What is expected:
Starting at the line that contains "after detailed placement: 1.42" and ending at the line that contains "after global routing: 1.57", the lines below are to be given again exactly, with nothing added.

[[ Records provided, beginning ]]

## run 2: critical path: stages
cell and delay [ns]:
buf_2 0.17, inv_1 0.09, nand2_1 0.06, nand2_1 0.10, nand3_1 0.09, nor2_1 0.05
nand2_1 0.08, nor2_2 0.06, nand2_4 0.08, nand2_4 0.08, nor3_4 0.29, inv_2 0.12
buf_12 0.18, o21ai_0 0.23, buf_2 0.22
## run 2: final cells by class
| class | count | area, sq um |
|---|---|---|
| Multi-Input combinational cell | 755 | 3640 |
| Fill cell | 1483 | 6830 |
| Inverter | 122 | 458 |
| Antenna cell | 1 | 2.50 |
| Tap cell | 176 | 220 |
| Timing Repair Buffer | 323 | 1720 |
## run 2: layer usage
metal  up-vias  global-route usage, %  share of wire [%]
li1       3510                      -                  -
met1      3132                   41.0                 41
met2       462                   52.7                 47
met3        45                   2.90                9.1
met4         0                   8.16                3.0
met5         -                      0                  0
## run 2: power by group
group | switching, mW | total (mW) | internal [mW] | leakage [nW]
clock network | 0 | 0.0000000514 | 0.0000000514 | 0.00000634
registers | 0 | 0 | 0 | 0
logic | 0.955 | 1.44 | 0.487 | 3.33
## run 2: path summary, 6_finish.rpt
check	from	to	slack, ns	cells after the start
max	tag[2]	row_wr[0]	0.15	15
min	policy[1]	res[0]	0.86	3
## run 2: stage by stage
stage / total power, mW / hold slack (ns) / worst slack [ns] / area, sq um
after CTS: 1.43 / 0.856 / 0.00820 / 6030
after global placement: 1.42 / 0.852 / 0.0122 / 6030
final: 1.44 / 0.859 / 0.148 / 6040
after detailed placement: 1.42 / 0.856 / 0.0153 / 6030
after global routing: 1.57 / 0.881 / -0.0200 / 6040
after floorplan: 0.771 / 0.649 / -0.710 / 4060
$ cat src/sv/cfrw_frame_check.sv
// Packet state, frame verdict and link watchdog.
// Depends on cfrw_pkg; drives the payload store write through chk.
module cfrw_frame_check #(
	parameter int PAYLOAD_BYTES = cfrw_pkg::DEF_PAYLOAD_BYTES
) (
	input  logic                        clk,
	input  logic                        arst_n,
	input  logic                        fire,
	input  logic                        command,
	input  logic [cfrw_pkg::BYTE_W-1:0] rx_byte,
	input  logic                        end_flag,
	input  logic [cfrw_pkg::BYTE_W-1:0] reload,
	input  logic [cfrw_pkg::BYTE_W-1:0] threshold,
	output cfrw_pkg::chk_t              chk
);
	import cfrw_pkg::*;

	localparam int FRAME_BYTES = PAYLOAD_BYTES + 3;
	localparam int POS_W = $clog2(FRAME_BYTES + 1);
	localparam logic [POS_W-1:0] POS_PAY = POS_W'(PAYLOAD_BYTES);
	localparam logic [POS_W-1:0] POS_SUM = POS_W'(PAYLOAD_BYTES + 1);
	localparam logic [POS_W-1:0] POS_TRL = POS_W'(PAYLOAD_BYTES + 2);
	localparam logic [POS_W-1:0] POS_FRAME = POS_W'(FRAME_BYTES);

	logic [POS_W-1:0]  pos_q, pos_nx;
	logic [BYTE_W-1:0] sum_q, sum_nx;
	logic              hdr_q, hdr_nx;
	logic              csum_q, csum_nx;
	logic              trl_q, trl_nx;
	logic [BYTE_W-1:0] wd_q;
	logic              lost_q;
	logic              in_pay;
	logic              wd_low;
	status_t           verdict;

	always_comb begin
		in_pay = (pos_q != '0) && (pos_q <= POS_PAY);
		pos_nx = (pos_q < POS_FRAME) ? pos_q + 1'b1 : pos_q;
		hdr_nx = (pos_q == '0) ? (rx_byte == HEADER_MARK) : hdr_q;
		sum_nx = in_pay ? sum_q + rx_byte : sum_q;
		csum_nx = (pos_q == POS_SUM) ? (rx_byte == sum_q) : csum_q;
		trl_nx = (pos_q == POS_TRL) ? (rx_byte == TRAILER_MARK) : trl_q;

		// priority: short, header, trailer, checksum
		if (pos_nx < POS_FRAME) begin
			verdict = ST_SHORT;
		end else if (!hdr_nx) begin
			verdict = ST_BAD_HDR;
		end else if (!trl_nx) begin
			verdict = ST_BAD_TRL;
		end else if (!csum_nx) begin
			verdict = ST_BAD_SUM;
		end else begin
			verdict = ST_OK;
		end

		wd_low = (wd_q <= threshold);

		chk.wr_en = fire && !command && in_pay;
		chk.wr_idx = IDX_W'(pos_q - 1'b1);
		chk.done = command || end_flag;
		chk.accept = !command && end_flag && (verdict == ST_OK);
		chk.status = command ? ST_OK : verdict;
		if (command) begin
			chk.lost = wd_low ? 1'b1 : lost_q;
		end else begin
			chk.lost = chk.accept ? 1'b0 : lost_q;
		end
	end

	always_ff @(posedge clk or negedge arst_n) begin
		if (!arst_n) begin
			pos_q <= '0;
			sum_q <= '0;
			hdr_q <= 1'b0;
			csum_q <= 1'b0;
			trl_q <= 1'b0;
			wd_q <= '0;
			lost_q <= 1'b1;
		end else if (fire) begin
			if (command) begin
				if (wd_low) begin
					lost_q <= 1'b1;
				end else begin
					wd_q <= wd_q - 1'b1;
				end
			end else if (end_flag) begin
				pos_q <= '0;
				sum_q <= '0;
				hdr_q <= 1'b0;
				csum_q <= 1'b0;
				trl_q <= 1'b0;
				if (chk.accept) begin
					wd_q <= reload;
					lost_q <= 1'b0;
				end
			end else begin
				pos_q <= pos_nx;
				sum_q <= sum_nx;
				hdr_q <= hdr_nx;
				csum_q <= csum_nx;
				trl_q <= trl_nx;
			end
		end
	end

endmodule

$ cat src/sv/cfrw_out_queue.sv
// Two-entry result queue in front of the master stream port.
// Depends on cfrw_pkg for the result record.
module cfrw_out_queue (
	input  logic           clk,
	input  logic           arst_n,
	input  logic           push,
	input  cfrw_pkg::res_t push_data,
	input  logic           pop,
	output logic           head_valid,
	output cfrw_pkg::res_t head,
	output logic [1:0]     count
);
	import cfrw_pkg::*;

	res_t       ent_q [2];
	logic       rd_ptr_q;
	logic       wr_ptr_q;
	logic [1:0] cnt_q;

	assign head_valid = (cnt_q != 2'd0);
	assign head = ent_q[rd_ptr_q];
	assign count = cnt_q;

	always_ff @(posedge clk) begin
		if (push) begin
			ent_q[wr_ptr_q] <= push_data;
		end
	end

	always_ff @(posedge clk or negedge arst_n) begin
		if (!arst_n) begin
			rd_ptr_q <= 1'b0;
			wr_ptr_q <= 1'b0;
			cnt_q <= 2'd0;
		end else begin
			if (push) begin
				wr_ptr_q <= ~wr_ptr_q;
			end
			if (pop) begin
				rd_ptr_q <= ~rd_ptr_q;
			end
			cnt_q <= cnt_q + 2'(push) - 2'(pop);
		end
	end

	assert property (@(posedge clk) disable iff (!arst_n) push |-> (cnt_q != 2'd2 || pop))
		else $error("result queue overflow");
	assert property (@(posedge clk) disable iff (!arst_n) pop |-> cnt_q != 2'd0)
		else $error("result queue underflow");

endmodule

[[ Records provided, end ]]

Output for this task:
after detailed placement: 1.42 / 0.856 / 0.0153 / 6030
after global routing: 1.57 / 0.881 / -0.0200 / 6040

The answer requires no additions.